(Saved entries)
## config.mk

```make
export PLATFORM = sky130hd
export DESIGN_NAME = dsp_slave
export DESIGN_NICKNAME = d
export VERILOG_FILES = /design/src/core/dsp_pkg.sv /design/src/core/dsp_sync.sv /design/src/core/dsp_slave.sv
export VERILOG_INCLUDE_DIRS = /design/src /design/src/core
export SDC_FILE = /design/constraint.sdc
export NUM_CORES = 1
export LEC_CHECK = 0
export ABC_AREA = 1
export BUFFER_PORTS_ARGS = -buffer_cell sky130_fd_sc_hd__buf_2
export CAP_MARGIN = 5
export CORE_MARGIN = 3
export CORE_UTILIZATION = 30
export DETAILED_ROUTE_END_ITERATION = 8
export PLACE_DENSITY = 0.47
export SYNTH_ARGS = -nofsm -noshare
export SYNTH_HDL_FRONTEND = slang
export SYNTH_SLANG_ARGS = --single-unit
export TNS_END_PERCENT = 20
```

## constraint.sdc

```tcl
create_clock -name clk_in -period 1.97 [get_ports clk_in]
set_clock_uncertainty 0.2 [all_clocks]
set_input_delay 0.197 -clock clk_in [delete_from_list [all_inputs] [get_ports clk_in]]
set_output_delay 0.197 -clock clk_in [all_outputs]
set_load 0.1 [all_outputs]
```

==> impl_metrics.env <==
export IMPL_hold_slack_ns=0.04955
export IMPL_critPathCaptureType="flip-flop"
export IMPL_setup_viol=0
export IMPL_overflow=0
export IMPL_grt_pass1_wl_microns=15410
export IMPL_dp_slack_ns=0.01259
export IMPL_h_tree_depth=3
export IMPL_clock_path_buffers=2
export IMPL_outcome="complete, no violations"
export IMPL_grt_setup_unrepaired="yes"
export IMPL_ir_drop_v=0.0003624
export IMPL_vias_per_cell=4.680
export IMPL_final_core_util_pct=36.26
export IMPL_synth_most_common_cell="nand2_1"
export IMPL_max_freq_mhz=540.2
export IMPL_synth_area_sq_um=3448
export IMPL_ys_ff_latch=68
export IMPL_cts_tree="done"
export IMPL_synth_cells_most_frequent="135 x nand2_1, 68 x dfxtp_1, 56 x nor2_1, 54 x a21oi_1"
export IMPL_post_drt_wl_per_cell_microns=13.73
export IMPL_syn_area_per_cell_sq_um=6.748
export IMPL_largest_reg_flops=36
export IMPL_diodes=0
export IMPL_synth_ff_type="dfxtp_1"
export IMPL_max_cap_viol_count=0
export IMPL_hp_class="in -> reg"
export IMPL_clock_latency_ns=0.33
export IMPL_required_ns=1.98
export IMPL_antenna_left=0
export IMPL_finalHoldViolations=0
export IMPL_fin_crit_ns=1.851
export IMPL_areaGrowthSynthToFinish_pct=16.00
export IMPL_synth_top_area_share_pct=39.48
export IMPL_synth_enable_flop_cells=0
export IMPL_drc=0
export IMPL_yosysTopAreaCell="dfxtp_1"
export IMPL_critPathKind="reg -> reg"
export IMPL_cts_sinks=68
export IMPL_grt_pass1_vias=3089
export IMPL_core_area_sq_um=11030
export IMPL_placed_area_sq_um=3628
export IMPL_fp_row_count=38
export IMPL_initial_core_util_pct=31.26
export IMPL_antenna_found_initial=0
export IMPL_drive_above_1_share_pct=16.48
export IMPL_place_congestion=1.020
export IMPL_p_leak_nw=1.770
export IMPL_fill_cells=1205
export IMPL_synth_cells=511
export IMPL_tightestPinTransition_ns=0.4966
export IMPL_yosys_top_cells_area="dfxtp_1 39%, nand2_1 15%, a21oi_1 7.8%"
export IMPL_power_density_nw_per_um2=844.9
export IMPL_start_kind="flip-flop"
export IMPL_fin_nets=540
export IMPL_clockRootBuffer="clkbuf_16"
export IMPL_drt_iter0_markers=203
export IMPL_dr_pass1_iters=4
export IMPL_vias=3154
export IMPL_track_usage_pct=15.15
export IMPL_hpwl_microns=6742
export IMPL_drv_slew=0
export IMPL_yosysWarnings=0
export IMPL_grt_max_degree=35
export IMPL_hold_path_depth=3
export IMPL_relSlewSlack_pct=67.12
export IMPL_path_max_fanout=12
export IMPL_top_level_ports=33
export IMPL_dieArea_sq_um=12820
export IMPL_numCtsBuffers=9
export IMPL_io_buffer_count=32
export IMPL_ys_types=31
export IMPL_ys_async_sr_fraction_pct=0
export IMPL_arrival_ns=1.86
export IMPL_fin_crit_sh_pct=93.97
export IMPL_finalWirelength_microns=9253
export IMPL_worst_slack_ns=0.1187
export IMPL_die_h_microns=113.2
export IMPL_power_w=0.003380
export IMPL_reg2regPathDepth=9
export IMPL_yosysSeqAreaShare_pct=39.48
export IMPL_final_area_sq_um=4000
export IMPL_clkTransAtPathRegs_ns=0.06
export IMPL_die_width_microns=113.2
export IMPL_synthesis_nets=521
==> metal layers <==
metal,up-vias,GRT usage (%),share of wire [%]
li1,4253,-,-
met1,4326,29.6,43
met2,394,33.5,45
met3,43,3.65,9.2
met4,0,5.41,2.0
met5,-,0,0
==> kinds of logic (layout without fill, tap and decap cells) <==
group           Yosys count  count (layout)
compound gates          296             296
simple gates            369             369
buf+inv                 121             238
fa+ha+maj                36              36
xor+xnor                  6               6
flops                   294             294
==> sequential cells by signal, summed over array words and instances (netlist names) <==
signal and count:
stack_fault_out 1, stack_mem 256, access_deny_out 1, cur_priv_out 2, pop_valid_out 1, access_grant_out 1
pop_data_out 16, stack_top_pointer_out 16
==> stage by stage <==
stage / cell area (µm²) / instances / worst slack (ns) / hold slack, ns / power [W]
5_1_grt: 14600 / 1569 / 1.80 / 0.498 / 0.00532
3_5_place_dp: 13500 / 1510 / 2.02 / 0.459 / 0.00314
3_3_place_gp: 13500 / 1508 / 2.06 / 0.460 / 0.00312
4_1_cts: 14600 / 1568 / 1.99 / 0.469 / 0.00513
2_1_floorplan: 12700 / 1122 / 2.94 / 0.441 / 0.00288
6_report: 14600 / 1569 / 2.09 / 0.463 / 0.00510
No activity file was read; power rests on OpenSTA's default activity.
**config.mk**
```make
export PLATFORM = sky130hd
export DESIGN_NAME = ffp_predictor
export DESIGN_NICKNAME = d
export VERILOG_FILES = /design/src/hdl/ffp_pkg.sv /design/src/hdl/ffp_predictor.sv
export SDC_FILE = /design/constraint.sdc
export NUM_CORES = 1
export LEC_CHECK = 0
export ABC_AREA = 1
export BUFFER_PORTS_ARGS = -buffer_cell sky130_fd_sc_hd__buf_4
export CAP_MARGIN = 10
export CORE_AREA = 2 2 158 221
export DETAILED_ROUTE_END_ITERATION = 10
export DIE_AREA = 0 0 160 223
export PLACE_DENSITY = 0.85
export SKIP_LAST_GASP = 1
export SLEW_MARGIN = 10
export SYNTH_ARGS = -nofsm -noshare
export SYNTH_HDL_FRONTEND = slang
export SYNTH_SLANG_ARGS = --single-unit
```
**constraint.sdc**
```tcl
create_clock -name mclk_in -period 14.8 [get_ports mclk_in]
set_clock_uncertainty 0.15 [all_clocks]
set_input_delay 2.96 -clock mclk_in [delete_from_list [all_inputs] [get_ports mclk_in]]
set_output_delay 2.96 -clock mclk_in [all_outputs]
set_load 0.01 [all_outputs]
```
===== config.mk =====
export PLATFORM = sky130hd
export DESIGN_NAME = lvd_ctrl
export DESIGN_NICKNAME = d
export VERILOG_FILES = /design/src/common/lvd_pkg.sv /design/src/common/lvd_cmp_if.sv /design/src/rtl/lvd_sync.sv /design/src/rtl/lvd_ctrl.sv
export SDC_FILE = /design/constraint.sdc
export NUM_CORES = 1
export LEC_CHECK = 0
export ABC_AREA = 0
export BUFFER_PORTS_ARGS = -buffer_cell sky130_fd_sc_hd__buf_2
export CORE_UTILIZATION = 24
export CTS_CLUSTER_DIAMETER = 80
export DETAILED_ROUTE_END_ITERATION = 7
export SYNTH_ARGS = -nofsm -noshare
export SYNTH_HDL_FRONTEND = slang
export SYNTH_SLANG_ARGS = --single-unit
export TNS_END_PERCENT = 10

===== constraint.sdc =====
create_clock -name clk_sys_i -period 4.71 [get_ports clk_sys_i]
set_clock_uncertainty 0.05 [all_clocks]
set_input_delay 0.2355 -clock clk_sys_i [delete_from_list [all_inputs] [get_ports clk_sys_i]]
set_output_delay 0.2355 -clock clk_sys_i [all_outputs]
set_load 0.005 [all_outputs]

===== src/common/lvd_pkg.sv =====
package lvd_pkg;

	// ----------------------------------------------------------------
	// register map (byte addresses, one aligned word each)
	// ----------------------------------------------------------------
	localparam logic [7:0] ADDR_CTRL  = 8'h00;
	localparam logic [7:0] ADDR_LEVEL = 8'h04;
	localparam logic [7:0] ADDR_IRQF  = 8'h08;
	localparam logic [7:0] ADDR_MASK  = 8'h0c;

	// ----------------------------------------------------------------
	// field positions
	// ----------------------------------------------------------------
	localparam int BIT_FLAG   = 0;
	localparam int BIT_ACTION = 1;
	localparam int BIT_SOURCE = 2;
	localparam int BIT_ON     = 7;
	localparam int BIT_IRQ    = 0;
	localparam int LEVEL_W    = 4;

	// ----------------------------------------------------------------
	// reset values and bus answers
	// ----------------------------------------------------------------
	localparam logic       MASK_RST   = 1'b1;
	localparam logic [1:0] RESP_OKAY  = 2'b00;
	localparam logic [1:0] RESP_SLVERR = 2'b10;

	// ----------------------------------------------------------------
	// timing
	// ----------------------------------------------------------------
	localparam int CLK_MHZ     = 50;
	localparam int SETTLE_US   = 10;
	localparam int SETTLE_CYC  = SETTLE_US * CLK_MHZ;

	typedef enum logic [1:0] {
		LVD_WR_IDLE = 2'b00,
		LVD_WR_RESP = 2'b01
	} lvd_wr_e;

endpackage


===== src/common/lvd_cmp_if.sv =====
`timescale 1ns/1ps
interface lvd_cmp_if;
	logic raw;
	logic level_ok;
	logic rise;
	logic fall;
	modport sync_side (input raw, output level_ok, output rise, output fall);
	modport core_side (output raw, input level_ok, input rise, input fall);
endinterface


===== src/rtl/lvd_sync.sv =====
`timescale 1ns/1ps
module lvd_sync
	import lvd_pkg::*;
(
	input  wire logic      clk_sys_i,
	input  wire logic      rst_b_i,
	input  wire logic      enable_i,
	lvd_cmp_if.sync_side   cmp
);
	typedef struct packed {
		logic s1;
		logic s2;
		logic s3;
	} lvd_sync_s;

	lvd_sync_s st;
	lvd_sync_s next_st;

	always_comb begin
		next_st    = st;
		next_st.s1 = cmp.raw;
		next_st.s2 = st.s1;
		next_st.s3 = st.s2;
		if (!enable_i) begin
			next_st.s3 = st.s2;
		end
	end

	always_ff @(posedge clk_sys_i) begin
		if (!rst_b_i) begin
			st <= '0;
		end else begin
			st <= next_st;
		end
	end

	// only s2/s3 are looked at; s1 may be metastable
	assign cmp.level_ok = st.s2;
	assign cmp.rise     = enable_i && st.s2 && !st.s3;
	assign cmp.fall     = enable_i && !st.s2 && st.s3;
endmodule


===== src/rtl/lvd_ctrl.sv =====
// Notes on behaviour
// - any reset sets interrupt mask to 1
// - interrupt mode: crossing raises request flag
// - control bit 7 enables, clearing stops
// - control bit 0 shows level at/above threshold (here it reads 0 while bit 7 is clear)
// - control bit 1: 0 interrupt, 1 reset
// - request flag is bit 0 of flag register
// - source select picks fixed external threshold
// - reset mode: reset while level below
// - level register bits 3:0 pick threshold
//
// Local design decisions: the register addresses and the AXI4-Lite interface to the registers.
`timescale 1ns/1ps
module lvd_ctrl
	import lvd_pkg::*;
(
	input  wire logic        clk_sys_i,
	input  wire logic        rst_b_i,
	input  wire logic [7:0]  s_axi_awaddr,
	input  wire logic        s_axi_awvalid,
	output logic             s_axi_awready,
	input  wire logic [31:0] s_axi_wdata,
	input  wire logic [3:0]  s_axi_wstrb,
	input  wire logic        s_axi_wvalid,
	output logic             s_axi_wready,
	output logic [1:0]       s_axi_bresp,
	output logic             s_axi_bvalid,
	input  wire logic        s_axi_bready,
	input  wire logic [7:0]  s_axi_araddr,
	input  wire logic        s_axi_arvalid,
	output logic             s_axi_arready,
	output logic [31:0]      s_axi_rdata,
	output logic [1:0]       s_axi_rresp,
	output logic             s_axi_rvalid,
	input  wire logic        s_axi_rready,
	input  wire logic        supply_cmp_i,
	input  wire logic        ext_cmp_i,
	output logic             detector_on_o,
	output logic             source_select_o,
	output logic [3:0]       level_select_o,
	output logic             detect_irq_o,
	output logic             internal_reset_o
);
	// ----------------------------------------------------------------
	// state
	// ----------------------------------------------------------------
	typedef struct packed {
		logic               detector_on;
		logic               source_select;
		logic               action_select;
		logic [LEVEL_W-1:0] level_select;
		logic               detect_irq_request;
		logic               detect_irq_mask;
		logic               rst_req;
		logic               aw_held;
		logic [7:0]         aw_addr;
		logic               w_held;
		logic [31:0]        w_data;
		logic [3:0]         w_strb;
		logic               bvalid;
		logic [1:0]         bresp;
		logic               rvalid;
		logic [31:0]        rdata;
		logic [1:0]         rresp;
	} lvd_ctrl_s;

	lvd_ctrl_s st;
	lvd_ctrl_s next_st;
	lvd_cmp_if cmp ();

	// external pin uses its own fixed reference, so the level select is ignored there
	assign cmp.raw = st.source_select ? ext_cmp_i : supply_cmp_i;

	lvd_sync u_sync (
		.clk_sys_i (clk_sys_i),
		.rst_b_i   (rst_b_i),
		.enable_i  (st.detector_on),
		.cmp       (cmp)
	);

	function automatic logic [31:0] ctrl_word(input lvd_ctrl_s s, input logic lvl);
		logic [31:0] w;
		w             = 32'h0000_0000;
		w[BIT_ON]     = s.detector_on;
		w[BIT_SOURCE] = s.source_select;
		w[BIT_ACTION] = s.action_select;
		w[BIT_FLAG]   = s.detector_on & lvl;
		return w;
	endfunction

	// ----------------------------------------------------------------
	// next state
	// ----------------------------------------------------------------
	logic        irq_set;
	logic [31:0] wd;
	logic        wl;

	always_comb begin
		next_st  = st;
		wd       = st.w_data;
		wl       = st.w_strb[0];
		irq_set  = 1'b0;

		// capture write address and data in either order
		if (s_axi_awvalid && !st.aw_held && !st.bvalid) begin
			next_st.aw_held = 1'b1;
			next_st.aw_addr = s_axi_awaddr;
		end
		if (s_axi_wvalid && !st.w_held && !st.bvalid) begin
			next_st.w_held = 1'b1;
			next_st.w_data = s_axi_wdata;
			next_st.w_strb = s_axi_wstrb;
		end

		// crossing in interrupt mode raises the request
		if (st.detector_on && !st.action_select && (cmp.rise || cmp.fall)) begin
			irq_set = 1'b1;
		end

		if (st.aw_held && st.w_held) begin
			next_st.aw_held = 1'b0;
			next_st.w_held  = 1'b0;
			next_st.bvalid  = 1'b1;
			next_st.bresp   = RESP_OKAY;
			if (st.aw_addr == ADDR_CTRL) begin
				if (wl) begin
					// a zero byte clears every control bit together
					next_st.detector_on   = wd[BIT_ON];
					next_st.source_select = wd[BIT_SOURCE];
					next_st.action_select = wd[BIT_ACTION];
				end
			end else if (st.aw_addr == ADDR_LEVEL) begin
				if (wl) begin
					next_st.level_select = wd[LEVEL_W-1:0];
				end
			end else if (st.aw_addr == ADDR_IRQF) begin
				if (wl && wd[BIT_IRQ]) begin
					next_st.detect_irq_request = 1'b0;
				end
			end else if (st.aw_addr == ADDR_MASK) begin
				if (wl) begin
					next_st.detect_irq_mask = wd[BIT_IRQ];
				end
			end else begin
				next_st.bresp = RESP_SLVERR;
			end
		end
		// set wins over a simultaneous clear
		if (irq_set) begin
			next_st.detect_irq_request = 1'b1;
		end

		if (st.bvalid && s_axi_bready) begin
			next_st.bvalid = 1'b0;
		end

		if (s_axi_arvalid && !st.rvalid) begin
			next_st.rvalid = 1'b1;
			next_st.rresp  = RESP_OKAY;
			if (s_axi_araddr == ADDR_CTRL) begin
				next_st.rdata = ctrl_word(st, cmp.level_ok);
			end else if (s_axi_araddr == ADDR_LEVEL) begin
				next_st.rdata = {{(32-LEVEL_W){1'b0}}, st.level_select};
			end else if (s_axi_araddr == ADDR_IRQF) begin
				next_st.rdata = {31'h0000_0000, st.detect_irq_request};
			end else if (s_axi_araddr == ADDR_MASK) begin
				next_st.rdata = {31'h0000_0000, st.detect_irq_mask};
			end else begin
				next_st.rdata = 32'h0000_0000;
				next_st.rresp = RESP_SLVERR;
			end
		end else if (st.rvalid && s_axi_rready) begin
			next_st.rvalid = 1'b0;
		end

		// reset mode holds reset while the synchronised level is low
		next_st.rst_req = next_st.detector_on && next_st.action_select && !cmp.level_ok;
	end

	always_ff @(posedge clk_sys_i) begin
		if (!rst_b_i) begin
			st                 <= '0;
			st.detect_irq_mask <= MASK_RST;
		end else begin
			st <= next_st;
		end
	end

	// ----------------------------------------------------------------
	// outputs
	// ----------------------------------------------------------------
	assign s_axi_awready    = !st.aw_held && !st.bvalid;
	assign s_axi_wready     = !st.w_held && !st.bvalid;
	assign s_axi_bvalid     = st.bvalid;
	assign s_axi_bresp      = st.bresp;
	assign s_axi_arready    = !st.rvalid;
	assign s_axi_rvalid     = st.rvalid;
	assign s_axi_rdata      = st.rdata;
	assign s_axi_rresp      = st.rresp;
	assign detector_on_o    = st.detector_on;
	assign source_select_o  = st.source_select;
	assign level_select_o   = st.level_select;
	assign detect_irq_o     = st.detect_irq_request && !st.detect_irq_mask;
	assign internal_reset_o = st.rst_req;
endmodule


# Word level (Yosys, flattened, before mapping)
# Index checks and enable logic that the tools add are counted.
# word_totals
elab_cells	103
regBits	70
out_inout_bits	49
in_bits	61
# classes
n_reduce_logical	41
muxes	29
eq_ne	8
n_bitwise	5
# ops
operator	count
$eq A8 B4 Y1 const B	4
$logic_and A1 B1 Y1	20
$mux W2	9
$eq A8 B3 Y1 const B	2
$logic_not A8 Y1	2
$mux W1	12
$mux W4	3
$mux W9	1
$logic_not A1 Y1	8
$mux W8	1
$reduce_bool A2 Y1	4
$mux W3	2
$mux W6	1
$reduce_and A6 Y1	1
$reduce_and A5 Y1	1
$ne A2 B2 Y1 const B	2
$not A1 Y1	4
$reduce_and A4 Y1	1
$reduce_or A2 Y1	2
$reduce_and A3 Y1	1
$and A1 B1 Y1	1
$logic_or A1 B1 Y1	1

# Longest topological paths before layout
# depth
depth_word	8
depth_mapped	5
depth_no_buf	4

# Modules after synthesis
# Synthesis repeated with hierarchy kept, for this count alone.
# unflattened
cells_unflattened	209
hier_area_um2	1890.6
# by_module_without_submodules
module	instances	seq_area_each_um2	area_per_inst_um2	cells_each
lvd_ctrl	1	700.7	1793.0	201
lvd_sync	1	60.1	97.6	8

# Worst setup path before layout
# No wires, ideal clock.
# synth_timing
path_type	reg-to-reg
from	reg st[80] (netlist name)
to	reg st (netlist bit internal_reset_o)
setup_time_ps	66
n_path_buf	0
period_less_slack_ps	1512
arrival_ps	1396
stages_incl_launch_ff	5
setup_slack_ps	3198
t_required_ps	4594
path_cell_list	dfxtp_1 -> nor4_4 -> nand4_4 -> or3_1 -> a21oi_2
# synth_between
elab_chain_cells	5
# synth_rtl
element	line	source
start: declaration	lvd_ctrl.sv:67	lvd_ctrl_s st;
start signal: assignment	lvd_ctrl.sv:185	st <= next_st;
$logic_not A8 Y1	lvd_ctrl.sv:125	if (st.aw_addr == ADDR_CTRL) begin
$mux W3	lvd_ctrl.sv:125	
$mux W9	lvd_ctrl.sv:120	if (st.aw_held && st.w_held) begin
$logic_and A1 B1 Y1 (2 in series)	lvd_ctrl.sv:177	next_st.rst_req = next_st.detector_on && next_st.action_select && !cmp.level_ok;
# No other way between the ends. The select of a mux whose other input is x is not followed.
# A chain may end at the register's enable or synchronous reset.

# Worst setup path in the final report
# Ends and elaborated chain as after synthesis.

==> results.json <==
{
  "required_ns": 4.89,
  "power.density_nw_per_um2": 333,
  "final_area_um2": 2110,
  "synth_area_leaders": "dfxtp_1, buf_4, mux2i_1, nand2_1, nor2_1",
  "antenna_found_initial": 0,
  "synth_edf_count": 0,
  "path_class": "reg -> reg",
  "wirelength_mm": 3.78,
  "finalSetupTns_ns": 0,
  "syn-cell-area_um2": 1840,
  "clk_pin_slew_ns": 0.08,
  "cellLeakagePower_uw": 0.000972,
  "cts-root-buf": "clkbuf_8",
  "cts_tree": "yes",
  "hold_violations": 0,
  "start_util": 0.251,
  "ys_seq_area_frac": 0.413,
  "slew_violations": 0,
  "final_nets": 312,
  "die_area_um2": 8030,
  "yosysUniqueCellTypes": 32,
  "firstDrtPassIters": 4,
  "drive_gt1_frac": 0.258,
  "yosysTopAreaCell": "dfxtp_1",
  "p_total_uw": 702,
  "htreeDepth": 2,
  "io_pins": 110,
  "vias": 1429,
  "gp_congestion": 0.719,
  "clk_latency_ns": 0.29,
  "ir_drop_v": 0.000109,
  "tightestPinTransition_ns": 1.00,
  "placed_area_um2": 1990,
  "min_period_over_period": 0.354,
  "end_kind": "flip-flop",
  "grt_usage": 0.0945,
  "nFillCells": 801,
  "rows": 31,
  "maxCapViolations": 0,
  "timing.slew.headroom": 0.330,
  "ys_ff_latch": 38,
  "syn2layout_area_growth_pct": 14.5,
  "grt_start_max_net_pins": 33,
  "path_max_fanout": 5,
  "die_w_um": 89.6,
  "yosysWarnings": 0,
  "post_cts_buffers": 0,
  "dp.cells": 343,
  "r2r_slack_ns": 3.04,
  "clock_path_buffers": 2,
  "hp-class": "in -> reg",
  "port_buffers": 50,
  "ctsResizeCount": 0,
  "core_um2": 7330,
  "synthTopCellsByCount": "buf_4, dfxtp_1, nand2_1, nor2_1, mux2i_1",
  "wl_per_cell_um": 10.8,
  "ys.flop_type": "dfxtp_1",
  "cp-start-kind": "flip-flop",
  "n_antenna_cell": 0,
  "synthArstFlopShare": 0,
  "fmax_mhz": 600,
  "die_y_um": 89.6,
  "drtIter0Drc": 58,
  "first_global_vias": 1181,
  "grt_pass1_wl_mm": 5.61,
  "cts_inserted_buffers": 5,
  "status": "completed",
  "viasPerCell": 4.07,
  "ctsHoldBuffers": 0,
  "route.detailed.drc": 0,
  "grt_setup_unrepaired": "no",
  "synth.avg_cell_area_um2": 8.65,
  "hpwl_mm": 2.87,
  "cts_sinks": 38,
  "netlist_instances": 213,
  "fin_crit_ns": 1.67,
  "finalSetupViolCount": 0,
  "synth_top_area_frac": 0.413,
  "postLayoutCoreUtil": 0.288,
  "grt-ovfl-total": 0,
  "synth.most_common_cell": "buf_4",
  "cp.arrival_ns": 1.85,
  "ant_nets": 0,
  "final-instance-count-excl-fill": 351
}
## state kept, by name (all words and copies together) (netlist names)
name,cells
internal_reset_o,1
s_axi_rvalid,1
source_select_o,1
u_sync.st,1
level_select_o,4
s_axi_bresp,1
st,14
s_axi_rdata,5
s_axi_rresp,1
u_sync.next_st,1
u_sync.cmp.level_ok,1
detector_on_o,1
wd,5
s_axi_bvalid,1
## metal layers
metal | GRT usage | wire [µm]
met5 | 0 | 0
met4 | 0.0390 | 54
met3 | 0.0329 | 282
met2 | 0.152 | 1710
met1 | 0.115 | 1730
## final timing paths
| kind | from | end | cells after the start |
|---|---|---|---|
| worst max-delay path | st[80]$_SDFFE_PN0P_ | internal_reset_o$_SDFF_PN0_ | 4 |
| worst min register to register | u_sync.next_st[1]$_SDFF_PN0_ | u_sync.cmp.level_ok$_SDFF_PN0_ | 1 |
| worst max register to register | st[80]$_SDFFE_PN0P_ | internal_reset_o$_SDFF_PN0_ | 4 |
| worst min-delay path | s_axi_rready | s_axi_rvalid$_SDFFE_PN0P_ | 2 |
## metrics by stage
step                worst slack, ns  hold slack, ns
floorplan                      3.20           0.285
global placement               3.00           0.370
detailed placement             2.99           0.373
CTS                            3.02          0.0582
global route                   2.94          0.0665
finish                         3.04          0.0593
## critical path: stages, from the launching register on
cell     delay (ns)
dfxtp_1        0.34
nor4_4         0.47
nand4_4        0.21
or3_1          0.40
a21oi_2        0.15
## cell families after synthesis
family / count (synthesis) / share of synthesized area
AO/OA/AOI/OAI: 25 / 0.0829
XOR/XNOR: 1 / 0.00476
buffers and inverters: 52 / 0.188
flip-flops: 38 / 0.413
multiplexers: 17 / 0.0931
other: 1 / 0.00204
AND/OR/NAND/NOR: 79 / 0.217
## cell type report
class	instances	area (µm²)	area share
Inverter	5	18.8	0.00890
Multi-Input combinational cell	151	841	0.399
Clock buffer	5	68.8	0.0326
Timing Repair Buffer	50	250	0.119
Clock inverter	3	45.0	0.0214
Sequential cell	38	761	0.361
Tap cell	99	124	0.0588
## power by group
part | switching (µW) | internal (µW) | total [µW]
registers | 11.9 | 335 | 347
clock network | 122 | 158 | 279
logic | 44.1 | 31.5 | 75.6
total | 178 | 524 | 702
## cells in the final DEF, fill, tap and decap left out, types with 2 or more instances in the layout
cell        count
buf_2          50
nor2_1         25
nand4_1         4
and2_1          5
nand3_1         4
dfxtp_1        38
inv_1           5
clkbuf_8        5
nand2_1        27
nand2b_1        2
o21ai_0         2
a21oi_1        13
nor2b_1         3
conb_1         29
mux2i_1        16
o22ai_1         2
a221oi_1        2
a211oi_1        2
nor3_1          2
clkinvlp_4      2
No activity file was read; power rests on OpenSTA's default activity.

## [Prompt]
Please reproduce the lines from the line with "met3,43,3.65,9.2" to the line with "stage / cell", both ends included, exactly as they appear above.

## [Output]
met3,43,3.65,9.2
met4,0,5.41,2.0
met5,-,0,0
==> kinds of logic (layout without fill, tap and decap cells) <==
group           Yosys count  count (layout)
compound gates          296             296
simple gates            369             369
buf+inv                 121             238
fa+ha+maj                36              36
xor+xnor                  6               6
flops                   294             294
==> sequential cells by signal, summed over array words and instances (netlist names) <==
signal and count:
stack_fault_out 1, stack_mem 256, access_deny_out 1, cur_priv_out 2, pop_valid_out 1, access_grant_out 1
pop_data_out 16, stack_top_pointer_out 16
==> stage by stage <==
stage / cell area (µm²) / instances / worst slack (ns) / hold slack, ns / power [W]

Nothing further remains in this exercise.